# Biscuit?



## [x]RaeLovesRats[x] (Feb 7, 2008)

We've bought a biigg huuuuuuge pack of plain biccies.
No chocolate.
I wondered if I could break it up, or sprinkle some, & give it to the rat men & ladies?
Thanks!

Rae


----------



## ration1802 (Sep 25, 2007)

My rats get rich teas and digestives - I feed 1/4 of a biscuit for night time sometimes. I wouldn't give it every day (my sister started feeding Ritchie half of her biscuits while she was sitting on the computer - his cage is next to it - and he decided he would rather eat them than his regular food). Cleaning day found all his rat nuggets hidden under his towel - so biscuits for 'the biscuit rat' (as my sister calls him) are banned unless it's a treat for everyone lol

After that ramble - my point is - as a occasional treat it should be fine.
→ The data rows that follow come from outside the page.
==> config.mk <==
export PLATFORM = sky130hd
export DESIGN_NAME = mcelog_top
export DESIGN_NICKNAME = d
export VERILOG_FILES = /design/src/rtl/mcelog_pkg.sv /design/src/rtl/mcelog_bank.sv /design/src/rtl/mcelog_top.sv
export SDC_FILE = /design/constraint.sdc
export NUM_CORES = 2
export LEC_CHECK = 0
export BUFFER_PORTS_ARGS = -buffer_cell sky130_fd_sc_hd__buf_2
export CORE_ASPECT_RATIO = 0.7
export CORE_MARGIN = 8
export CORE_UTILIZATION = 43
export CTS_CLUSTER_SIZE = 14
export DETAILED_ROUTE_END_ITERATION = 16
export PLACE_DENSITY = 0.63
export SETUP_SLACK_MARGIN = 0.15
export SLEW_MARGIN = 20
export SYNTH_ARGS = -nofsm -noshare
export SYNTH_HDL_FRONTEND = slang
export SYNTH_SLANG_ARGS = --single-unit
export TNS_END_PERCENT = 10
==> constraint.sdc <==
create_clock -name ref_clk -period 5.7 [get_ports ref_clk]
set_input_delay 0.57 -clock ref_clk [delete_from_list [all_inputs] [get_ports ref_clk]]
set_output_delay 0.57 -clock ref_clk [all_outputs]
set_load 0.01 [all_outputs]
==> src/rtl/mcelog_pkg.sv <==
// package: field layout, bank map and event carriers for the memory error misc log
package mcelog_pkg;
  localparam int unsigned MCELOG_DATA_W = 64;
  localparam int unsigned MCELOG_ID_W = 5;
  localparam int unsigned MCELOG_MASK_W = 16;
  localparam int unsigned MCELOG_RANK_W = 5;
  localparam int unsigned MCELOG_ADDR_W = 9;
  // field positions within the misc log word
  localparam int unsigned MCELOG_ADDR_LSB = 0;
  localparam int unsigned MCELOG_ID_LSB = 9;
  localparam int unsigned MCELOG_MASK1_LSB = 14;
  localparam int unsigned MCELOG_MASK2_LSB = 30;
  localparam int unsigned MCELOG_RANK1_LSB = 46;
  localparam int unsigned MCELOG_RANK2_LSB = 51;
  localparam int unsigned MCELOG_RSVD_LSB = 56;
  localparam int unsigned MCELOG_RSVD_W = 6;
  localparam int unsigned MCELOG_VALID1_BIT = 62;
  localparam int unsigned MCELOG_VALID2_BIT = 63;
  // extended logging control bit position
  localparam int unsigned MCELOG_EXT_CTRL_BIT = 1;
  localparam int unsigned MCELOG_CTRL_W = 2;
  // bank numbering
  localparam int unsigned MCELOG_BANK_W = 5;
  localparam logic [4:0] MCELOG_HA_BANK_C0 = 5'h07;
  localparam logic [4:0] MCELOG_HA_BANK_C1 = 5'h08;
  localparam logic [4:0] MCELOG_IMC_BANK_C0_LO = 5'h09;
  localparam logic [4:0] MCELOG_IMC_BANK_C1_LO = 5'h0D;
  localparam int unsigned MCELOG_CH_PER_CTRL = 4;
  localparam int unsigned MCELOG_NUM_IMC_BANKS = 8;
  localparam int unsigned MCELOG_NUM_BANKS = 10;
  // error kinds reported by the controller
  typedef enum logic [1:0] {
    MCELOG_KIND_WR_DATA_PAR = 2'b00,
    MCELOG_KIND_WR_BE_PAR = 2'b01,
    MCELOG_KIND_CORR_READ = 2'b10,
    MCELOG_KIND_OTHER = 2'b11
  } mcelog_kind_e;
  // one error event from a controller
  typedef struct packed {
    logic valid;
    logic ctrl;
    logic [1:0] channel;
    logic home_agent;
    mcelog_kind_e kind;
    logic [8:0] addr_info;
    logic [4:0] write_data_buffer;
    logic [4:0] device_id;
    logic [15:0] device_bit_mask;
    logic [4:0] failing_rank;
  } mcelog_evt_s;
  // software write or clear of one bank
  typedef struct packed {
    logic wr;
    logic clr;
    logic [4:0] bank;
    logic [63:0] data;
  } mcelog_sw_s;
endpackage

==> src/rtl/mcelog_bank.sv <==
// one misc log bank: captures event fields and holds them until software or a later event changes them
`timescale 1ns/1ps
module mcelog_bank
  import mcelog_pkg::*;
(
  input wire logic ref_clk,
  input wire logic rstn,
  input wire logic clk_en,
  input wire logic ext_log_en,
  input wire logic hit,
  input wire mcelog_evt_s evt,
  input wire logic sw_wr,
  input wire logic sw_clr,
  input wire logic [MCELOG_DATA_W-1:0] sw_data,
  output logic [MCELOG_DATA_W-1:0] log_q
);
  logic [MCELOG_DATA_W-1:0] log_d;
  logic first_seen;
  logic is_wr_par;
  logic is_corr;

  // decode event class
  assign is_wr_par = (evt.kind == MCELOG_KIND_WR_DATA_PAR) || (evt.kind == MCELOG_KIND_WR_BE_PAR);
  assign is_corr = (evt.kind == MCELOG_KIND_CORR_READ);
  assign first_seen = log_q[MCELOG_VALID1_BIT];

  // next value: event capture wins over a same-cycle software write
  always_comb begin
    log_d = log_q;
    if (sw_clr) begin
      log_d = '0;
    end else if (sw_wr) begin
      log_d = sw_data;
    end
    if (hit) begin
      log_d[MCELOG_ADDR_LSB +: MCELOG_ADDR_W] = evt.addr_info;
      if (is_wr_par) begin
        log_d[MCELOG_ID_LSB +: MCELOG_ID_W] = evt.write_data_buffer;
      end else if (is_corr && ext_log_en) begin
        if (!log_d[MCELOG_VALID1_BIT]) begin
          log_d[MCELOG_MASK1_LSB +: MCELOG_MASK_W] = evt.device_bit_mask;
          log_d[MCELOG_RANK1_LSB +: MCELOG_RANK_W] = evt.failing_rank;
          log_d[MCELOG_VALID1_BIT] = 1'b1;
        end else begin
          log_d[MCELOG_ID_LSB +: MCELOG_ID_W] = evt.device_id;
          log_d[MCELOG_MASK2_LSB +: MCELOG_MASK_W] = evt.device_bit_mask;
          log_d[MCELOG_RANK2_LSB +: MCELOG_RANK_W] = evt.failing_rank;
          log_d[MCELOG_VALID2_BIT] = 1'b1;
        end
      end
    end
    log_d[MCELOG_RSVD_LSB +: MCELOG_RSVD_W] = '0;
  end

  // register holds until software or a new event changes it
  always_ff @(posedge ref_clk) begin
    if (!rstn) begin
      log_q <= '0;
    end else if (clk_en) begin
      log_q <= log_d;
    end
  end

  // first_seen only documents the ordering dependency for readers
  logic unused_ok;
  assign unused_ok = first_seen;
endmodule

==> src/rtl/mcelog_top.sv <==
// memory controller extended misc log: bank map, capture control and read port
`timescale 1ns/1ps
module mcelog_top
  import mcelog_pkg::*;
#(
  parameter int unsigned NUM_IMC_BANKS = MCELOG_NUM_IMC_BANKS
)
(
  input wire logic ref_clk,
  input wire logic rstn,
  input wire logic clk_en,
  input wire logic [MCELOG_CTRL_W-1:0] extended_logging_control,
  input wire mcelog_evt_s evt,
  input wire mcelog_sw_s sw,
  input wire logic [MCELOG_BANK_W-1:0] rd_bank,
  output logic [MCELOG_DATA_W-1:0] memory_error_misc_log,
  output logic [MCELOG_BANK_W-1:0] last_bank_q,
  output logic rd_hit_q
);
  localparam int unsigned NB = NUM_IMC_BANKS + 2;

  // elaboration check: the bank map is fixed at eight controller banks
  if (NUM_IMC_BANKS != MCELOG_NUM_IMC_BANKS) begin : g_bad_bank_count
    $error("mcelog_top: bank count must match the fixed bank map");
  end

  logic ext_log_q;
  logic [NB-1:0] hit;
  logic [NB-1:0] swsel;
  logic [MCELOG_DATA_W-1:0] bank_log [NB];
  logic [MCELOG_BANK_W-1:0] dest_bank;
  logic [MCELOG_BANK_W-1:0] bank_num [NB];
  logic [MCELOG_DATA_W-1:0] rd_d;
  logic rd_hit_d;

  // control bit registered on the core clock
  always_ff @(posedge ref_clk) begin
    if (!rstn) begin
      ext_log_q <= 1'b0;
    end else if (clk_en) begin
      ext_log_q <= extended_logging_control[MCELOG_EXT_CTRL_BIT];
    end
  end

  // route event to its bank number
  always_comb begin
    if (evt.home_agent) begin
      dest_bank = evt.ctrl ? MCELOG_HA_BANK_C1 : MCELOG_HA_BANK_C0;
    end else begin
      dest_bank = (evt.ctrl ? MCELOG_IMC_BANK_C1_LO : MCELOG_IMC_BANK_C0_LO)
                  + {3'h0, evt.channel};
    end
  end

  // bank numbers: index 0,1 home agent, then 9..16
  genvar g;
  generate
    for (g = 0; g < NB; g++) begin : g_bank
      if (g < 2) begin : g_ha
        assign bank_num[g] = (g == 0) ? MCELOG_HA_BANK_C0 : MCELOG_HA_BANK_C1;
      end else begin : g_imc
        assign bank_num[g] = MCELOG_IMC_BANK_C0_LO + MCELOG_BANK_W'(g - 2);
      end
      assign hit[g] = evt.valid && (dest_bank == bank_num[g]);
      assign swsel[g] = (sw.bank == bank_num[g]);
      mcelog_bank u_bank (
        .ref_clk(ref_clk),
        .rstn(rstn),
        .clk_en(clk_en),
        .ext_log_en(ext_log_q),
        .hit(hit[g]),
        .evt(evt),
        .sw_wr(sw.wr && swsel[g]),
        .sw_clr(sw.clr && swsel[g]),
        .sw_data(sw.data),
        .log_q(bank_log[g])
      );
    end
  endgenerate

  // read mux, unmapped bank reads zero
  always_comb begin
    rd_d = '0;
    rd_hit_d = 1'b0;
    for (int i = 0; i < NB; i++) begin
      if (rd_bank == bank_num[i]) begin
        rd_d = bank_log[i];
        rd_hit_d = 1'b1;
      end
    end
  end

  // registered read data and last logged bank
  always_ff @(posedge ref_clk) begin
    if (!rstn) begin
      memory_error_misc_log <= '0;
      rd_hit_q <= 1'b0;
      last_bank_q <= '0;
    end else if (clk_en) begin
      memory_error_misc_log <= rd_d;
      rd_hit_q <= rd_hit_d;
      if (evt.valid) begin
        last_bank_q <= dest_bank;
      end
    end
  end
endmodule

==> run_results.csv <==
group,metric,value,unit
timing,report.final.slew_viol_count,0,
place,dp_cells,5847,
place,port_buffers,184,
timing,finalCriticalPeriod,3590,ps
finish,final_cells,5979,
clocking,ctsHoldBuffers,0,
power_and_ir_drop,clockPowerShare,0.442,
worst_setup_path,worstReg2RegEnd,"g_bank[8].u_bank.log_q[45]$_SDFFE_PN0P_",
global_routing,grtUsageTotal,0.350,
run_status,run_status,"finished, final reports clean",
routing,postRouteAntennaNets,0,
logic_synthesis,synthArstFlopShare,0,
worst_setup_path,r2r_slack,2610,ps
die,fp.dieH,266,um
clocking,post_cts.repair.setup_buffers,0,
timing,grt_setup_unrepaired,"no",
logic_synthesis,synth_area,38400,um^2
min_path,hold_start,"extended_logging_control[1]",
routing,drtIter0Drc,7196,
finish,fin_area,42100,um^2
worst_setup_path,worstPathCellList,"buf_2 > nor4b_1 > and4bb_2 > a22o_1 > nand3_1 > nand2_1 > buf_4 > o221ai_1",
global_routing,grt_pass1_vias,38700,
finish,drive_gt1_frac,0.106,
logic_synthesis,synth.area.top_cells,"dfxtp_1 (34%), mux2i_1 (8.5%), a221o_1 (6.9%)",
place,gp_congestion,0.990,
logic_synthesis,syn_area_per_cell,7.67,um^2
logic_synthesis,yosysWarnings,0,
worst_setup_path,cp_max_fo,21,
timing,setup_ws,2110,ps
logic_synthesis,yosysSeqAreaShare,0.336,
global_routing,grt_max_degree,133,
min_path,whs_path_depth,3,
die,core_region_area,88400,um^2
power_and_ir_drop,p_sw_frac,0.295,
power_and_ir_drop,p_switching,3.19,mW
min_path,hold_path.class,"in -> reg",
power_and_ir_drop,ir_drop,0.185,mV
die,io_pins,198,
finish,area_growth,9.42,%
routing,dr.pass1.iters,7,
power_and_ir_drop,p_int,7.63,mW
timing,fmax,279,MHz
worst_setup_path,arrival,4100,ps
routing,via_per_inst,7.12,
global_routing,grt_overflow,0,
routing,vias,42500,
flow_run,drv_cap,0,
worst_setup_path,rr_worst_depth,7,
finish,num-fill-cells,8602,
power_and_ir_drop,p_per_area,257,nW/um^2
worst_setup_path,max_stage_delay,800,ps
logic_synthesis,ys_ff_latch,645,
finish,num-nets-final,4888,
clocking,post_cts_resized,0,
timing,slew_headroom,0.145,
global_routing,antenna_found_initial,25,
timing,tightest_slew,1280,ps
clocking,clk_pin_slew,60,ps
worst_setup_path,timing.rr.start,"ext_log_q$_SDFFE_PN0P_",
power_and_ir_drop,seq_power_share,0.431,
power_and_ir_drop,p_leak,15.3,nW
worst_setup_path,critPathSlowestCell,"nor4b_1",
routing,drc,0,
die,core.rowCount,91,
logic_synthesis,yosys.area.top_type_share,0.336,
global_routing,grt_pass1_wl,268000,um
logic_synthesis,synth_top_cell_by_area,"dfxtp_1",
min_path,min_to,"ext_log_q$_SDFFE_PN0P_",
timing,setup_viol,0,
clocking,cts.path.max_buffers,3,
power_and_ir_drop,p_comb_frac,0.127,
clocking,cts_tree,"yes",
die,start_util,0.435,
routing,finalWirelength,185000,um
finish,final_util,0.476,
timing,tns,0,ps
place,place_area,39700,um^2
clocking,cts.sinks,645,
clocking,clk_latency,670,ps
timing,skew,22.7,ps
clocking,cts_buffers,69,
place,pre_cts_ws,1650,ps
clocking,ctsRootBufferMaster,"clkbuf_16",
power_and_ir_drop,finalPower,10.8,mW
timing,final-hold-violation-count,0,
worst_setup_path,critPathCaptureType,"flop",
worst_setup_path,worst_setup_path_start_kind,"input pin",
routing,wl_per_cell,31.0,um
die,die_width,373,um
logic_synthesis,yosysUniqueCellTypes,80,
logic_synthesis,synthCells,5012,
die,die_area,99400,um^2
worst_setup_path,criticalPathCategory,"in -> reg",
place,dpl.hpwl,113000,um
clocking,htreeDepth,3,
timing,period_share,0.630,
timing,holdWs,171,ps
logic_synthesis,ys.flop_type,"dfxtp_1",
logic_synthesis,synth_edf_count,0,
worst_setup_path,crit_required,6210,ps
## placed cells by master, fill, tap and decap left out, drive strengths merged, types with 8 or more instances in the layout
master / count
a21oi: 447
inv: 19
o31ai: 37
o211ai: 8
nand3: 101
o2bb2ai: 23
o221ai: 46
clkbuf: 104
o311a: 25
o21ai: 370
o22ai: 94
nor4: 9
nand2: 503
nor3: 341
a221oi: 108
nor2b: 97
a22oi: 121
and3: 34
a211oi: 143
clkinv: 8
a221o: 266
o21a: 31
nor2: 411
a31oi: 23
mux2: 15
and2: 17
buf: 303
dfxtp: 645
diode: 12
nand2b: 25
mux2i: 326
## cells in the mapped netlist (all sizes together), types with 31 or more instances
| library cell | n |
|---|---|
| a21oi | 447 |
| o221ai | 46 |
| a22oi | 121 |
| dfxtp | 645 |
| nor2 | 411 |
| buf | 130 |
| nand2 | 503 |
| nand3 | 101 |
| o21ai | 370 |
| nor2b | 97 |
| clkbuf | 504 |
| a211oi | 143 |
| mux2i | 326 |
| a221oi | 108 |
| o22ai | 94 |
| o21a | 31 |
| o31ai | 37 |
| nor3 | 341 |
| a221o | 266 |
| and3 | 34 |
## sequential cells by signal, indices dropped and copies added (netlist names)
signal / flops
g_bank.u_bank.log_q: 580
memory_error_misc_log: 58
last_bank_q: 5
ext_log_q: 1
rd_hit_q: 1
## cell families after synthesis
logic type | after synthesis | synth area share
other | 1 | 0.0000976
flip-flops | 645 | 0.336
AO/OA/AOI/OAI | 1797 | 0.322
buffers and inverters | 651 | 0.0668
AND/OR/NAND/NOR | 1575 | 0.185
multiplexers | 341 | 0.0893
adder cells (fa/ha/maj) | 2 | 0.000651
## per-layer routing
metal	routed length, um	part of all wire	up-vias	GRT usage
met5	161	0.00087	-	0.00967
met4	8620	0.047	6	0.143
met3	30200	0.16	630	0.139
met2	71900	0.39	3544	0.476
met1	74400	0.40	20200	0.485
li1	-	-	18200	-
## how the worst max path moves through the flow
stage	endpoint	start	slack [ps]	depth (start not counted)
after floorplan	g_bank[2].u_bank.log_q[42]$_SDFFE_PN0P_	evt[43]	2810	9
after global placement	g_bank[9].u_bank.log_q[41]$_SDFFE_PN0P_	sw[64]	1680	8
after detailed placement	g_bank[9].u_bank.log_q[35]$_SDFFE_PN0P_	sw[64]	1650	8
after CTS	g_bank[9].u_bank.log_q[53]$_SDFFE_PN0P_	sw[64]	2330	8
after global routing	g_bank[9].u_bank.log_q[45]$_SDFFE_PN0P_	sw[65]	2110	8
final	g_bank[9].u_bank.log_q[35]$_SDFFE_PN0P_	sw[65]	2110	8
## worst max-delay path, delay by kind of cell
kind	cells	cell delay (ps)
simple gates	4	2170
buf+inv	2	590
compound gates	2	760
## final cells by class
type	instances	area, um^2	area share
Multi-Input combinational cell	3721	23300	0.555
Inverter	17	78.8	0.00187
Sequential cell	645	12900	0.307
Timing Repair Buffer	304	2000	0.0476
Clock inverter	15	208	0.00494
Antenna cell	12	30.0	0.000714
Clock buffer	103	2050	0.0487
Tap cell	1162	1450	0.0346
## power by group through the flow
| stage | registers, mW | clock network (mW) | logic [mW] |
|---|---|---|---|
| 5_1_grt | 4.67 | 4.94 | 1.41 |
| 3_3_place_gp | 4.76 | 0 | 1.28 |
| 4_1_cts | 4.66 | 4.77 | 1.29 |
| 2_1_floorplan | 4.74 | 0 | 0.773 |
| 6_report | 4.66 | 4.78 | 1.37 |
| 3_5_place_dp | 4.76 | 0 | 1.29 |
No activity file was read; power rests on OpenSTA's default activity.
They have quite a high sugar content though, so feed in moderation


----------



## Eliza (Jan 20, 2008)

I think it's fine. (They'll love you for it, too!) Artemis likes Ritz crackers.


----------



## crapola (Feb 12, 2007)

i give my ratties plain biccies every now and then, and i havent had any complaints yet... although if they see the choc chip ones they might complain...


----------